L’imputato aveva poi proposto ricorso per Cassazione assumendo che in sede di merito non era stata fatta una corretta valutazione dell’elemento soggettivo di cui all’art. 572 del codice penale, e che peraltro secondo la giurisprudenza della stessa Corte di legittimità la mera reiterazione degli atti lesivi non era di per sé sufficiente a far ritenere la sussistenza del suddetto elemento, in considerazione della natura abituale del reato.
Nel ricorso l’imputato, quindi, a mezzo del suo difensore, affermava che nella specie si sarebbe trattato unicamente di condotte estemporanee ed occasionali, incapaci di dare corpo alla fattispecie contestata.

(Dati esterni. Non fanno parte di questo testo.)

`src/rtl/dbf_pkg.sv`:
```
package dbf_pkg;

    localparam int DBF_RATE_W = 3;
    localparam int DBF_MAX_EXP = (1 << DBF_RATE_W) - 1;
    localparam int DBF_CNT_W = DBF_MAX_EXP + 1;

    typedef logic [DBF_RATE_W-1:0] rate_t;
    typedef logic [DBF_CNT_W-1:0] wcnt_t;

    typedef struct packed {
        logic  en;
        rate_t rate;
    } flt_cfg_t;

    function automatic wcnt_t win_len(input rate_t r);
        return wcnt_t'(1) << r;
    endfunction

endpackage

```
`src/rtl/dbf_cfg_watch.sv`:
```
module dbf_cfg_watch
    import dbf_pkg::*;
(
    input  logic     clk,
    input  logic     rst,
    input  flt_cfg_t cfg,
    output logic     restart
);

    flt_cfg_t cfg_q;

    always_ff @(posedge clk) begin
        if (rst) begin
            cfg_q <= cfg;
        end else begin
            cfg_q <= cfg;
        end
    end

    assign restart = (cfg != cfg_q);

endmodule

```
`src/rtl/dbf_win_cnt.sv`:
```
module dbf_win_cnt
    import dbf_pkg::*;
(
    input  logic  clk,
    input  logic  rst,
    input  logic  clr,
    input  logic  tick,
    input  wcnt_t limit,
    output wcnt_t cnt,
    output logic  expire
);

    wcnt_t cnt_q;

    assign expire = tick && !clr && (cnt_q == limit - wcnt_t'(1));
    assign cnt    = cnt_q;

    always_ff @(posedge clk) begin
        if (rst) begin
            cnt_q <= '0;
        end else if (clr || expire) begin
            cnt_q <= '0;
        end else if (tick) begin
            cnt_q <= cnt_q + wcnt_t'(1);
        end
    end

    AST_CNT_BELOW_LIMIT: assert property (@(posedge clk) disable iff (rst)
        cnt_q < limit || clr || $changed(limit));

    AST_IDLE_HOLDS: assert property (@(posedge clk) disable iff (rst)
        !tick && !clr |=> $stable(cnt_q));

endmodule

```
`src/rtl/dbf_pin_filter.sv`:
```
module dbf_pin_filter
    import dbf_pkg::*;
(
    input  logic                  clk,
    input  logic                  rst,
    input  logic                  ms_tick,
    input  logic                  pin_raw,
    input  logic                  flt_en,
    input  logic [DBF_RATE_W-1:0] flt_rate,
    output logic                  pin_flt
);

    flt_cfg_t cfg;
    logic     cfg_restart;
    logic     lvl_q;
    logic     win_clr;
    logic     win_expire;
    wcnt_t    win_cnt;
    wcnt_t    win_limit;

    assign cfg.en    = flt_en;
    assign cfg.rate  = flt_rate;
    assign win_limit = win_len(flt_rate);

    dbf_cfg_watch u_watch (
        .clk     (clk),
        .rst     (rst),
        .cfg     (cfg),
        .restart (cfg_restart)
    );

    assign win_clr = !flt_en || (pin_raw == lvl_q) || cfg_restart;

    dbf_win_cnt u_cnt (
        .clk    (clk),
        .rst    (rst),
        .clr    (win_clr),
        .tick   (ms_tick),
        .limit  (win_limit),
        .cnt    (win_cnt),
        .expire (win_expire)
    );

    always_ff @(posedge clk) begin
        if (rst || !flt_en || win_expire) begin
            lvl_q <= pin_raw;
        end
    end

    assign pin_flt = flt_en ? lvl_q : pin_raw;

    AST_BYPASS_FOLLOWS: assert property (@(posedge clk) disable iff (rst)
        !flt_en |-> pin_flt == pin_raw);

    AST_NO_EARLY_FLIP: assert property (@(posedge clk) disable iff (rst)
        flt_en && $past(flt_en) && !$past(rst) && $changed(lvl_q)
        |-> $past(ms_tick) && ($past(win_cnt) == $past(win_limit) - wcnt_t'(1)));

    AST_MATCH_CLEARS: assert property (@(posedge clk) disable iff (rst)
        flt_en && pin_raw == lvl_q |=> win_cnt == '0);

    AST_CFG_RESTART: assert property (@(posedge clk) disable iff (rst)
        cfg_restart && flt_en && $past(flt_en) |=> win_cnt == '0 && $stable(lvl_q));

endmodule

```
`config.mk`:
```
export PLATFORM = sky130hd
export DESIGN_NAME = dbf_pin_filter
export DESIGN_NICKNAME = d
export VERILOG_FILES = /design/src/rtl/dbf_pkg.sv /design/src/rtl/dbf_cfg_watch.sv /design/src/rtl/dbf_win_cnt.sv /design/src/rtl/dbf_pin_filter.sv
export SDC_FILE = /design/constraint.sdc
export NUM_CORES = 1
export LEC_CHECK = 0
export ABC_CLOCK_PERIOD_IN_PS = 1600
export BUFFER_PORTS_ARGS = -buffer_cell sky130_fd_sc_hd__buf_4
export CAP_MARGIN = 20
export CORE_UTILIZATION = 53
export CTS_BUF_LIST = sky130_fd_sc_hd__clkbuf_2
export DETAILED_ROUTE_END_ITERATION = 6
export GPL_TIMING_DRIVEN = 0
export PLACE_DENSITY = 0.76
export SKIP_LAST_GASP = 1
export SLEW_MARGIN = 25
export SYNTH_ARGS = -nofsm -noshare
export SYNTH_HDL_FRONTEND = slang
export SYNTH_SLANG_ARGS = --single-unit
```
`constraint.sdc`:
```
create_clock -name clk -period 1.6 [get_ports clk]
set_input_delay 0 -clock clk [delete_from_list [all_inputs] [get_ports clk]]
set_output_delay 0 -clock clk [all_outputs]
set_load 0.01 [all_outputs]
```
==> summary.md, run 1 <==
| Metric | Value |
|---|---|
| Status | `completed` |
| Max VDD drop | `approximately 0.48 mV` |
| Diodes inserted | `0` |
| Count of TritonRoute iterations in the first routing pass | `4` |
| Detailed-route vias per instance | `slightly above 6` |
| Type of the worst setup path | `flop to flop` |
| Highest net fanout along the worst path | `6` |
| Number of input and output port buffers inserted | `7` |
| Sort of element at the start of the critical path | `flop` |
| Static leakage power | `about 0.35 nW` |
| GRT Resource Usage Total | `between 20% and 30%` |
| Relative contribution of combinational cells to total power | `17.3%` |
| Synthesized area per cell | `10.03 µm²` |
| Iteration-0 DRC count of the detailed router | `8` |
| Sequential-to-total area share from yosys stat | `33.70%` |
| Commonest non-fill, non-tap cell in the layout | `sky130_fd_sc_hd__buf_4` |
| CP Data Required Time | `between 1500 and 2000 ps` |
| Final standard cell count with taps included and fillers excluded | `about 120` |
| Final cycle utilization of the critical path | `approximately 96%` |
| Syn-to-layout area delta | `25.59%` |
| Met3 demand-to-capacity share in global routing | `about a tenth` |
| Worst Clk Skew | `about 9 ps` |
| Root cell of the clock tree | `sky130_fd_sc_hd__clkbuf_2` |
| Post-synth ARST share | `0%` |
| Worst Hold Depth | `3` |
| M1 GR Usage | `about a quarter` |
| Global placement routability congestion | `between 0.7 and 0.8` |
| Cell area after technology mapping | `~800 µm²` |
| # DRC | `0` |
| Timing-limited maximum frequency | `about 0.65 GHz` |
| Placed insts | `around 100` |
| Number of instances in the synthesized netlist | `80` |
| Pre-CTS WS | `-224.0 ps` |
| Number of nets in the layout | `110` |
| Met2 demand-to-capacity share in global routing | `a little under half` |
| Arrival time at the worst endpoint | `roughly 1600 ps` |
| Antenna-violating nets left | `0` |
| Pin count of the biggest net entering global routing | `11` |
| Std cell rows | `13` |
| Top-level port count | `9` |
| Horiz. Die Dim | `between 40 and 50 µm` |
| Time the final worst path needs with I/O delays and setup | `about 1500 ps` |
| Number of synthesis warnings | `0` |
| Tightest slew margin relative to the limit | `~77%` |
| Initial antenna violation count | `0` |
| Highest-count cells in the layout ignoring fill and taps | `sky130_fd_sc_hd__buf_4, sky130_fd_sc_hd__a211oi_1, sky130_fd_sc_hd__xnor2_1, sky130_fd_sc_hd__dfxtp_1` |
| Insertion delay of the later-clocked pin in the worst-skew pair | `280 ps` |
| DIE HEIGHT | `roughly 40 µm` |
| Core area | `about 1400 µm²` |
| Clock-pin slew on the worst setup and hold paths | `~120 ps` |
| Cell-internal power | `~0.46 mW` |
| H-Tree Depth | `1` |
| Synth unique cells | `36` |
| Wire length per cell after detailed routing | `between 15 and 20 µm` |
| Die ar. | `between 1500 and 2000 µm²` |
| Power per cell area | `608.2 nW/µm²` |
| Capturing element type of the critical path | `flop` |
| Aggregate global routing overflow | `0` |
| Number of buffers created by CTS | `3` |
| Number of sinks handled by clock tree synthesis | `13` |
| Class of the tightest hold or removal check | `input pin to flop` |
| Total via count in the routed design | `about 700` |
| Detailed-route wire length | `about 1800 µm` |
| Transition at the pin with the smallest max-transition slack | `336.9 ps` |
| Global-route wire length before repair | `2587 µm` |
| Switching Fraction | `between 20% and 30%` |
| Peak-usage layer in the global routing report | `met2` |
| Most frequently used flop master after synthesis | `sky130_fd_sc_hd__dfxtp_1` |
| HPWL reported at the end of detailed placement | `about 1100 µm` |
| Via count of the first global-routing pass | `around 620` |
| Register bit total from synthesis | `13` |
| Setup ws final | `64.81 ps` |
| Final max-slew violation count | `0` |
| Psw | `between 0.15 and 0.2 mW` |
| Max-cap viol count | `0` |
| Synthesized Nets | `between 80 and 90` |
| Final hold slack | `26.28 ps` |
| Length in cells of the worst reg-to-reg path | `4` |
| Share of final-layout standard cells stronger than drive strength 1 | `a little over a third` |
| Number of inserted filler cells in the final layout | `between 90 and 100` |
| Number of setup violations in the final report | `0` |
| Final hold viol count | `0` |
| Setup repair after global routing missed its margin | `false` |
| Part of the total power dissipated in sequential elements | `a little over half` |
| TritonCTS clock tree | `done` |
| Max Buffers Root-to-Sink | `2` |
| Number of enable-type register cells in the synthesized netlist | `1` |
| Initial core utilization | `59.41%` |
| Part of the total power dissipated in the clock network | `27.8%` |
-- layer usage --
| layer | vias to the layer above | routed length, µm |
|---|---|---|
| li1 | 337 | - |
| met1 | 332 | 776 |
| met2 | 20 | 922 |
| met3 | 6 | 89 |
| met4 | 0 | 31 |
| met5 | - | 0 |
-- stage by stage --
stage               power, mW  cell area, µm²  TNS, ps  utilization, %
floorplan              0.4094           809.5        0               -
global placement       0.4376           880.8   -181.5           65.25
detailed placement     0.4399           880.8   -224.0           65.25
CTS                    0.6209            1010        0           74.79
global route           0.6420            1007        0           74.61
finish                 0.6125            1007        0           74.61
-- synthesized netlist by cell type, drive strengths merged (2+ instances only) --
cell / number / area [µm²]
a211oi: 9 / 80.08
a31oi: 2 / 12.51
and2: 2 / 12.52
and3: 2 / 15.01
buf: 3 / 33.78
clkbuf: 2 / 27.53
dfxtp: 12 / 240.2
inv: 3 / 11.26
nand2: 3 / 11.26
nand3: 3 / 15.01
nand4: 2 / 12.51
nor2: 3 / 11.26
nor3: 3 / 15.01
xnor2: 7 / 61.31
xor2: 5 / 43.79
-- flip-flops by register name, indices dropped and copies added (netlist names) --
register / count
u_watch.cfg_q: 4
u_cnt.cnt: 8
lvl_q: 1
-- final cells by class --
| type | count | area (µm²) | share of cell area, % |
|---|---|---|---|
| inverter | 3 | 11.26 | 1.118 |
| clock buffer | 4 | 20.02 | 1.988 |
| sequential | 13 | 281.5 | 27.95 |
| multi-input combinational | 59 | 481.7 | 47.83 |
| tap | 15 | 18.77 | 1.863 |
| buffer | 4 | 50.05 | 4.969 |
| timing repair buffer | 17 | 143.9 | 14.29 |
-- logic make-up after synthesis --
logic type,count (synthesis),synth area share [%]
fa+ha+maj,1,1.560
buf+inv,8,9.048
mux,2,2.652
flops,13,33.70
compound gates,20,22.62
simple gates,24,17.32
xor+xnor,12,13.10
-- power by group through the flow --
| stage | Clock [mW] | Sequential, mW | Combinational, mW |
|---|---|---|---|
| 2_1_floorplan | 0 | 0.346 | 0.0634 |
| 3_3_place_gp | 0 | 0.346 | 0.0912 |
| 3_5_place_dp | 0 | 0.347 | 0.0932 |
| 4_1_cts | 0.178 | 0.336 | 0.107 |
| 5_1_grt | 0.190 | 0.337 | 0.114 |
| 6_report | 0.170 | 0.336 | 0.106 |
-- critical path: stages (launching register included) --
cell                        delay [ps]
sky130_fd_sc_hd__dfxtp_2           380
sky130_fd_sc_hd__nor4_2            220
sky130_fd_sc_hd__o2111ai_2         200
sky130_fd_sc_hd__a211oi_4          270
sky130_fd_sc_hd__a311o_1           210
-- repair_timing --
| action | in CTS | in global routing |
|---|---|---|
| buffers inserted | 5 | 0 |
| pin swaps | 6 | 2 |
| endpoints found under the hold margin | 5 | 0 |
| endpoints found under the setup margin | 2 | 9 |
| cloned | 0 | 0 |
| gates resized for setup | 7 | 2 |
| hold buffers | 5 | 0 |
-- path summary, 6_finish.rpt --
kind	end	slack (ps)	start
worst max register to register	lvl_q	60	u_cnt.cnt[0]
worst min-delay path	u_cnt.cnt[0]	30	ms_tick
worst max-delay path	lvl_q	60	u_cnt.cnt[0]
worst min register to register	u_cnt.cnt[0]	600	u_cnt.cnt[0]
Power figures use the tool's default switching activity.
==> inputs of run 2 (changes only) <==
--- a/config.mk
+++ b/config.mk
@@ -13,6 +13,7 @@
 export DETAILED_ROUTE_END_ITERATION = 6
 export GPL_TIMING_DRIVEN = 0
 export PLACE_DENSITY = 0.76
+export REMOVE_ABC_BUFFERS = 1
 export SKIP_LAST_GASP = 1
 export SLEW_MARGIN = 25
 export SYNTH_ARGS = -nofsm -noshare
==> summary.md, run 2 (same netlist as run 1, synthesis figures left out) <==
| Metric | Value |
|---|---|
| Worst Hold Depth | `2 (-1)` |
| Global-route wire length before repair | `2697 µm (+4.3%)` |
| Final hold viol count | `0 (unchanged)` |
| Reg-to-reg endpoint | `lvl_q` |
| Sum of negative setup slack | `0 ps (unchanged)` |
| Syn-to-layout area delta | `19.81%` |
| Number of buffers created by CTS | `3 (unchanged)` |
| Highest-count cells in the layout ignoring fill and taps | `sky130_fd_sc_hd__buf_4, sky130_fd_sc_hd__a211oi_1, sky130_fd_sc_hd__dfxtp_1` |
| Static leakage power | `0.3246 nW (-8.2%)` |
| Capturing element type of the critical path | `flop` |
| Initial core utilization | `59.41% (unchanged)` |
| H-Tree Depth | `1 (unchanged)` |
| Class of the tightest hold or removal check | `input pin to flop` |
| Power per cell area | `637.1 nW/µm² (+4.8%)` |
| Core area | `1350 µm² (unchanged)` |
| Length in cells of the worst reg-to-reg path | `4 (unchanged)` |
| Transition at the pin with the smallest max-transition slack | `305.8 ps (-31.15 ps)` |
| Global placement routability congestion | `0.8682 (+11%)` |
| Timing-limited maximum frequency | `0.6284 GHz (-3.5%)` |
| Max-cap viol count | `0 (unchanged)` |
| Detailed-route wire length | `1825 µm (+0.27%)` |
| Total via count in the routed design | `685 (-1.4%)` |
| # DRC | `0 (unchanged)` |
| Via count of the first global-routing pass | `602 (-3.4%)` |
| Std cell rows | `13 (unchanged)` |
| Register-to-register path setup slack | `9 ps (-60 ps)` |
| Start of the worst register-to-register path | `u_cnt.cnt[1]` |
| Count of TritonRoute iterations in the first routing pass | `4 (unchanged)` |
| Tightest slew margin relative to the limit | `79.33% (+2.0 points)` |
| GRT Resource Usage Total | `25.51% (+0.76 points)` |
| Sort of element at the start of the critical path | `flop` |
| Setup repair after global routing missed its margin | `true` |
| Clock-pin slew on the worst setup and hold paths | `140 ps (+20 ps)` |
| Worst Clk Skew | `11.04 ps (+2.273 ps)` |
| Number of setup violations in the final report | `0 (unchanged)` |
| Final max-slew violation count | `0 (unchanged)` |
| Wire length per cell after detailed routing | `16.44 µm (+3.9%)` |
| Insertion delay of the later-clocked pin in the worst-skew pair | `270 ps (about the same)` |
| Pre-CTS WS | `-295.2 ps (-71.25 ps)` |
| Top-level port count | `9 (unchanged)` |
| Iteration-0 DRC count of the detailed router | `12 (+4)` |
| End point of the most critical hold path | `lvl_q` |
| HPWL reported at the end of detailed placement | `1117 µm (+3.0%)` |
| Setup ws final | `8.677 ps (-56.13 ps)` |
| CP Data Required Time | `1650 ps (+40 ps)` |
| Initial antenna violation count | `0 (unchanged)` |
| Antenna-violating nets left | `0 (unchanged)` |
| Number of sinks handled by clock tree synthesis | `13 (unchanged)` |
| Max VDD drop | `0.3961 mV (-17%)` |
| Dpl cell area | `819.5 µm² (-7.0%)` |
| Commonest non-fill, non-tap cell in the layout | `sky130_fd_sc_hd__buf_4` |
| Aggregate global routing overflow | `0 (unchanged)` |
| Die ar. | `1673 µm² (unchanged)` |
| Share of final-layout standard cells stronger than drive strength 1 | `32.29% (-3.7 points)` |
| Status | `completed` |
| Final cycle utilization of the critical path | `99.46% (+3.5 points)` |
| Time the final worst path needs with I/O delays and setup | `1591 ps (+56.13 ps)` |
| TritonCTS clock tree | `done` |
| Pin count of the biggest net entering global routing | `15 (+4)` |
| Final hold slack | `47.10 ps (+20.81 ps)` |
| Hold path startpoint | `rst` |
| Type of the worst setup path | `flop to flop` |
| Number of input and output port buffers inserted | `8 (+1)` |
| Max Buffers Root-to-Sink | `2 (unchanged)` |
| Arrival time at the worst endpoint | `1640 ps (+90 ps)` |
| Horiz. Die Dim | `40.90 µm (unchanged)` |
| Diodes inserted | `0 (unchanged)` |
| Final design area excluding fillers | `960.9 µm² (-4.6%)` |
| Number of flip-flops in the largest register | `8 (unchanged)` |
| Number of nets in the layout | `106 (-3.6%)` |
| Detailed-route vias per instance | `6.171 (+2.1%)` |
| Highest net fanout along the worst path | `8 (+2)` |
| Root cell of the clock tree | `sky130_fd_sc_hd__clkbuf_2` |
| Overall power of the completed layout | `0.6122 mW (about the same)` |
| DIE HEIGHT | `40.90 µm (unchanged)` |
run 2: critical path, cell delays in order (launching register included):
cell and delay [ps]:
sky130_fd_sc_hd__dfxtp_4 410, sky130_fd_sc_hd__nor3b_1 180, sky130_fd_sc_hd__nor3_1 70, sky130_fd_sc_hd__or3_4 350, sky130_fd_sc_hd__a311o_1 370
run 2: worst max-delay path by stage:
stage / endpoint / start / slack, ps
detailed placement: lvl_q / u_cnt.cnt[1] / -300
finish: lvl_q / u_cnt.cnt[1] / 9
floorplan: lvl_q / u_cnt.cnt[1] / -110
global route: lvl_q / u_cnt.cnt[1] / -40
CTS: lvl_q / u_cnt.cnt[0] / 10
global placement: lvl_q / u_cnt.cnt[1] / -250
run 2: layer usage:
layer  wire length (µm)  track usage [%]  vias to the layer above
met3                 89            4.891                        2
met4                 12            10.00                        0
met5                  0                0                        -
met1                757            28.48                      329
li1                   -                -                      328
met2                966            46.48                       26
run 2: where the power goes:
group,internal (mW),switching [mW]
combinational,0.0509,0.0499
clock,0.0663,0.109
sequential,0.332,0.00409
run 2: what timing repair did:
item                                   CTS  global route
setup endpoints to repair                9             6
hold buffers                             5             0
endpoints found under the hold margin    5             0
pin swaps                                4             1
resized for setup                        9             2
setup buffers                            4             0
cloned                                   0             0
run 2: cell type report:
class	count	area, µm²
Fill cell	104	389.1
Multi-Input combinational cell	59	490.5
Inverter	3	11.26
Timing Repair Buffer	17	140.1
Sequential cell	13	280.3
Tap cell	15	18.77
Clock buffer	4	20.02
run 2: stage by stage:
| step | cells | utilization (%) |
|---|---|---|
| 6_report | 111 | 71.18 |
| 5_1_grt | 111 | 71.18 |
| 4_1_cts | 111 | 70.71 |
| 3_5_place_dp | 98 | 60.70 |
| 3_3_place_gp | 98 | 60.70 |
| 2_1_floorplan | 75 | - |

Ma la seconda sezione penale della Cassazione ha respinto il ricorso precisando che « nel delitto di maltrattamenti in famiglia il dolo è generico, sicché non si richiede che l’agente sia animato da alcun fine di maltrattare la vittima, bastando la coscienza e volontà di sottoporre la stessa alla propria condotta abitualmente offensiva: ciò in quanto 


la sussistenza dell’elemento soggettivo del reato di maltrattamenti non implica l’intenzione di sottoporre il convivente, in modo continuo ed abituale, a una serie di sofferenze fisiche e morali, ma solo la consapevolezza dell’agente di persistere in un’attività vessatoria».
Inoltre, continuano i giudici, lo stesso imputato non aveva negato il dato obiettivo della reiterazione degli atti lesivi ma si era limitato a sostenere che questi non erano sorretti dall’intenzionalità della vessazione; ma poiché l’elemento soggettivo del reato è il dolo generico, tanto basta a configurare la fattispecie lesiva.